(INFORMATION GIVEN begins)
$ cat src/rtl/ps2_rx_fifo.sv
// rtl/ps2_rx_fifo.sv - PS/2 device-to-host frame receiver with odd-parity/stop checks
// feeding a first-word-fall-through byte FIFO with sticky error flags.
module ps2_rx_fifo #(
  parameter int FIFO_DEPTH  = 8,
  parameter int TIMEOUT_CYC = 50000,
  localparam int AW = $clog2(FIFO_DEPTH)
) (
  input  logic          clk_i,
  input  logic          rst_n_i,
  input  logic          ps2_clk_i,
  input  logic          ps2_dat_i,
  input  logic          rd_i,
  input  logic          err_clr_i,
  output logic [7:0]    rdata_o,
  output logic          valid_o,
  output logic [AW:0]   count_o,
  output logic          irq_o,
  output logic          parity_err_o,
  output logic          frame_err_o,
  output logic          overflow_o
);

  typedef enum logic [1:0] {IDLE, DATA, PARITY, STOP} state_t;

  localparam logic [15:0] TO_LAST = 16'(TIMEOUT_CYC - 1);
  localparam logic [AW:0] DEPTH_W = (AW + 1)'(FIFO_DEPTH);

  logic [1:0]  clk_sync, dat_sync;
  logic        clk_prev;
  logic        fall, dat;

  state_t      state, state_n;
  logic [2:0]  bit_cnt, bit_cnt_n;
  logic [7:0]  sr, sr_n;
  logic        ok, ok_n;
  logic [15:0] tcnt, tcnt_n;
  logic        push, perr_set, ferr_set;

  logic [7:0]  mem [FIFO_DEPTH];
  logic [AW:0] wr_ptr, rd_ptr;
  logic        full, do_push, do_pop, ovf_set;

  // Pins are asynchronous; resetting the synchronizers high matches the idle bus level.
  always_ff @(posedge clk_i or negedge rst_n_i) begin
    if (!rst_n_i) begin
      clk_sync <= 2'b11;
      dat_sync <= 2'b11;
      clk_prev <= 1'b1;
    end else begin
      clk_sync <= {clk_sync[0], ps2_clk_i};
      dat_sync <= {dat_sync[0], ps2_dat_i};
      clk_prev <= clk_sync[1];
    end
  end

  assign fall = clk_prev & ~clk_sync[1];
  assign dat  = dat_sync[1];

  always_ff @(posedge clk_i or negedge rst_n_i) begin
    if (!rst_n_i) begin
      state   <= IDLE;
      bit_cnt <= 3'd0;
      sr      <= 8'h00;
      ok      <= 1'b0;
      tcnt    <= 16'd0;
    end else begin
      state   <= state_n;
      bit_cnt <= bit_cnt_n;
      sr      <= sr_n;
      ok      <= ok_n;
      tcnt    <= tcnt_n;
    end
  end

  always_comb begin
    state_n   = state;
    bit_cnt_n = bit_cnt;
    sr_n      = sr;
    ok_n      = ok;
    tcnt_n    = tcnt + 16'd1;
    push      = 1'b0;
    perr_set  = 1'b0;
    ferr_set  = 1'b0;
    if (state == IDLE || fall) tcnt_n = 16'd0;
    if (fall) begin
      case (state)
        IDLE: if (!dat) begin
          state_n   = DATA;
          bit_cnt_n = 3'd0;
        end
        DATA: begin
          sr_n      = {dat, sr[7:1]};
          bit_cnt_n = bit_cnt + 3'd1;
          if (bit_cnt == 3'd7) state_n = PARITY;
        end
        PARITY: begin
          ok_n    = ^{sr, dat};
          state_n = STOP;
        end
        STOP: begin
          state_n  = IDLE;
          push     = dat & ok;
          perr_set = ~ok;
          ferr_set = ~dat;
        end
        default: state_n = IDLE;
      endcase
    end else if (state != IDLE && tcnt == TO_LAST) begin
      // Stalled device: drop the partial byte and resynchronise on the next start bit.
      state_n  = IDLE;
      ferr_set = 1'b1;
    end
  end

  assign count_o = wr_ptr - rd_ptr;
  assign valid_o = (count_o != '0);
  assign irq_o   = valid_o;
  assign full    = (count_o == DEPTH_W);
  assign do_pop  = rd_i & valid_o;
  assign do_push = push & (~full | do_pop);
  assign ovf_set = push & full & ~do_pop;
  assign rdata_o = valid_o ? mem[rd_ptr[AW-1:0]] : 8'h00;

  always_ff @(posedge clk_i) begin
    if (do_push) mem[wr_ptr[AW-1:0]] <= sr;
  end

  always_ff @(posedge clk_i or negedge rst_n_i) begin
    if (!rst_n_i) begin
      wr_ptr       <= '0;
      rd_ptr       <= '0;
      parity_err_o <= 1'b0;
      frame_err_o  <= 1'b0;
      overflow_o   <= 1'b0;
    end else begin
      if (do_push) wr_ptr <= wr_ptr + 1'b1;
      if (do_pop)  rd_ptr <= rd_ptr + 1'b1;
      // A set in the same cycle as a clear takes precedence.
      parity_err_o <= perr_set | (parity_err_o & ~err_clr_i);
      frame_err_o  <= ferr_set | (frame_err_o  & ~err_clr_i);
      overflow_o   <= ovf_set  | (overflow_o   & ~err_clr_i);
    end
  end

endmodule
(INFORMATION GIVEN ends)
▶ TASK OBJECTIVE: Reproduce word for word the lines of the records above, beginning at the first and ending with the line where "localparam int AW = $clog2(FIFO_DEPTH)" appears, and nothing past it.

▶ COMPLETED EXERCISE:
$ cat src/rtl/ps2_rx_fifo.sv
// rtl/ps2_rx_fifo.sv - PS/2 device-to-host frame receiver with odd-parity/stop checks
// feeding a first-word-fall-through byte FIFO with sticky error flags.
module ps2_rx_fifo #(
  parameter int FIFO_DEPTH  = 8,
  parameter int TIMEOUT_CYC = 50000,
  localparam int AW = $clog2(FIFO_DEPTH)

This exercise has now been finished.